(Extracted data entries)

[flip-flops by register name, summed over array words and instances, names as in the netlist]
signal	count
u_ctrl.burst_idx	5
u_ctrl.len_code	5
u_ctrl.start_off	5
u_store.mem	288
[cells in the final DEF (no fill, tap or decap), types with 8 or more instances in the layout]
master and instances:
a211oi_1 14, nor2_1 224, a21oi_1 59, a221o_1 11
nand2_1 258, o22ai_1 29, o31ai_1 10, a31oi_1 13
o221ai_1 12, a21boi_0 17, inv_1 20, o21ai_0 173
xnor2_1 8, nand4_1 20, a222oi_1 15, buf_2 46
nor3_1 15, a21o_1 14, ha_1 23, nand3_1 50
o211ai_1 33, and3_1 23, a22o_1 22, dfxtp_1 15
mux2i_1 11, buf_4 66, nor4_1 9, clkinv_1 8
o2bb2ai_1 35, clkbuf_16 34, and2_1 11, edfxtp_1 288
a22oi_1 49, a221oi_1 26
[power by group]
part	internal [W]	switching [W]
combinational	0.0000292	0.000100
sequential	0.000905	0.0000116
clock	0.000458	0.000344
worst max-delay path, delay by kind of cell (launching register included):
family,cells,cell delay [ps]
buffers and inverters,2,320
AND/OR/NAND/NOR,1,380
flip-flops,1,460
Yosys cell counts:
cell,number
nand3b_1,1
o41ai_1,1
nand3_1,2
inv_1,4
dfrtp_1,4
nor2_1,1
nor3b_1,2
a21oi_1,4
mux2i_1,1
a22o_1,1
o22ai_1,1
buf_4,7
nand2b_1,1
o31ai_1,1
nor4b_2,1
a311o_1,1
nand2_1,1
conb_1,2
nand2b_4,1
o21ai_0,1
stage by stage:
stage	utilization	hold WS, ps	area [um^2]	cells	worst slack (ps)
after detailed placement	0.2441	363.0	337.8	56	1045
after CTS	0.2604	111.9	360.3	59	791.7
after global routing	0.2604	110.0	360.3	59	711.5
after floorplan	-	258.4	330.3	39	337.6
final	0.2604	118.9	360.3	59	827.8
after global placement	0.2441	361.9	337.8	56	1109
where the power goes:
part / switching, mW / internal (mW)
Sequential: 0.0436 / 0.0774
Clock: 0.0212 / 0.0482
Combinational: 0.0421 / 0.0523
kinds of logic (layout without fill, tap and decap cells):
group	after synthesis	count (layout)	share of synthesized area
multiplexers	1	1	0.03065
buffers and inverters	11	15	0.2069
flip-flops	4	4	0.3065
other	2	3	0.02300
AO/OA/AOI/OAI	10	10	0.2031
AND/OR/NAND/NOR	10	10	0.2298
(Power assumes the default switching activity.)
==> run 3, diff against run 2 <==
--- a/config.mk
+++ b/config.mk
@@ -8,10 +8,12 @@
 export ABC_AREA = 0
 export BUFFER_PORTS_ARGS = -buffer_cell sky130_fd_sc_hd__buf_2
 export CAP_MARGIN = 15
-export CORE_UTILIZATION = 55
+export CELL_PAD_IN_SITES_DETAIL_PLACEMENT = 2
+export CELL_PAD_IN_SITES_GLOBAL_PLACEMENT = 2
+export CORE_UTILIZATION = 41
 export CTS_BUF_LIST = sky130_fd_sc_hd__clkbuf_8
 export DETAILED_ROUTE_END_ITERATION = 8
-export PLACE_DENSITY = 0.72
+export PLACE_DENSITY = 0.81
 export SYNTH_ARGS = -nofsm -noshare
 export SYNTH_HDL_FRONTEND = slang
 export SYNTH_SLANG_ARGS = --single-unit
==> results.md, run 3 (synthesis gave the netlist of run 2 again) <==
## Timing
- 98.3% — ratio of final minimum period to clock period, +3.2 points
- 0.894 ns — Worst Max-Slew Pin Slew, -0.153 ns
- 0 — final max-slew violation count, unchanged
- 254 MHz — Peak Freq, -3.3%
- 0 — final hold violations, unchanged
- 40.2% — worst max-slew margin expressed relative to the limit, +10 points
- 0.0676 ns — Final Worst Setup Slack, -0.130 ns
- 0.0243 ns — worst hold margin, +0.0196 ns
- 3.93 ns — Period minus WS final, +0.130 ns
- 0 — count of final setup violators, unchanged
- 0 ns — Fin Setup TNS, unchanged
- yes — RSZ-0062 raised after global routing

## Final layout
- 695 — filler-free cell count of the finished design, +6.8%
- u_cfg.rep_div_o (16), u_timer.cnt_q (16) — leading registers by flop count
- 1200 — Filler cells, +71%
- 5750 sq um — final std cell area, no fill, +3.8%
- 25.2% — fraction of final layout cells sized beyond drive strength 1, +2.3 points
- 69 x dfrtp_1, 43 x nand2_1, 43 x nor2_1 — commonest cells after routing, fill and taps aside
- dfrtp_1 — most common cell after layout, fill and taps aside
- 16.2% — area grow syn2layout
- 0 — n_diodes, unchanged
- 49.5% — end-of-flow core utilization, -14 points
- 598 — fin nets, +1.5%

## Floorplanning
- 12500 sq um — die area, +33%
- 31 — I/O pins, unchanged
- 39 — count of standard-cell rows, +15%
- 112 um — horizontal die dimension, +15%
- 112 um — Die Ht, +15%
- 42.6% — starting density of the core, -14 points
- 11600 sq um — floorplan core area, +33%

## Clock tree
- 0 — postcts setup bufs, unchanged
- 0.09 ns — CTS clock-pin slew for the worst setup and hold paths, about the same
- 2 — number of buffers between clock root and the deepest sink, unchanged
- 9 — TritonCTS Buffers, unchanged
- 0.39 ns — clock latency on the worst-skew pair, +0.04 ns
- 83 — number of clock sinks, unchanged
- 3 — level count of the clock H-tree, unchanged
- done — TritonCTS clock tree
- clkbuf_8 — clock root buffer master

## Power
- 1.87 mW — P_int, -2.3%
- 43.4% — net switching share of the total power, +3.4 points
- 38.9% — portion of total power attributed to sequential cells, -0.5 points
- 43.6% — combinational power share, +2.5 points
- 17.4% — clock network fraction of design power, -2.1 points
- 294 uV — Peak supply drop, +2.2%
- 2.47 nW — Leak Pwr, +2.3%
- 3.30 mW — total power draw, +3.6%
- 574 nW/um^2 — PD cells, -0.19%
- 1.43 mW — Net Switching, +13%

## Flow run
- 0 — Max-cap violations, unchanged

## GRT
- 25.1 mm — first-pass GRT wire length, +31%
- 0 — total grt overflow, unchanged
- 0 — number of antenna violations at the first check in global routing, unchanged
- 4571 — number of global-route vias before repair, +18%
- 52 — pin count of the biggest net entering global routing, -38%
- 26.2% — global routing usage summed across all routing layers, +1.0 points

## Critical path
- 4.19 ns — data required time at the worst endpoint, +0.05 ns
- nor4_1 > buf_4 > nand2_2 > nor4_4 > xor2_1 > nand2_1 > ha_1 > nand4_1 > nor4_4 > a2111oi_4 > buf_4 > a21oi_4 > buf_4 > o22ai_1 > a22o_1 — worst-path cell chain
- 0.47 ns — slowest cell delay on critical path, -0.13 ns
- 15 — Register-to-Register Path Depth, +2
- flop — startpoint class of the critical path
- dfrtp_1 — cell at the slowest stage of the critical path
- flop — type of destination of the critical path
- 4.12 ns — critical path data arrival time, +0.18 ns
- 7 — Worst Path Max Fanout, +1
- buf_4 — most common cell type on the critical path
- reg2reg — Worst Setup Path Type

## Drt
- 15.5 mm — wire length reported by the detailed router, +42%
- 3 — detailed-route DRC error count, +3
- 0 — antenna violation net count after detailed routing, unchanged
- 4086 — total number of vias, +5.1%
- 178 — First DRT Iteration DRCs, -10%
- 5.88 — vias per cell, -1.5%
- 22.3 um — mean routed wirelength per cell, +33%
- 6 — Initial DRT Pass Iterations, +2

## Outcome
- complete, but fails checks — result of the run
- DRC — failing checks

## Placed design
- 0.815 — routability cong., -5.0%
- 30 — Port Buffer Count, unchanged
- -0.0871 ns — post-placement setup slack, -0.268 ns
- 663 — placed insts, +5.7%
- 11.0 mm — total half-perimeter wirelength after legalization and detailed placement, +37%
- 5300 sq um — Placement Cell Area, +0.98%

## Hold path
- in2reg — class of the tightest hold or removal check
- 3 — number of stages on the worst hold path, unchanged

What this task involves — Above are records; repeat only the lines starting at the line with "- 39 — count of standard-cell rows, +15%" and ending at the line with "- 0 — postcts setup bufs, unchanged", exactly as they appear, both included.

Reply —
- 39 — count of standard-cell rows, +15%
- 112 um — horizontal die dimension, +15%
- 112 um — Die Ht, +15%
- 42.6% — starting density of the core, -14 points
- 11600 sq um — floorplan core area, +33%

## Clock tree
- 0 — postcts setup bufs, unchanged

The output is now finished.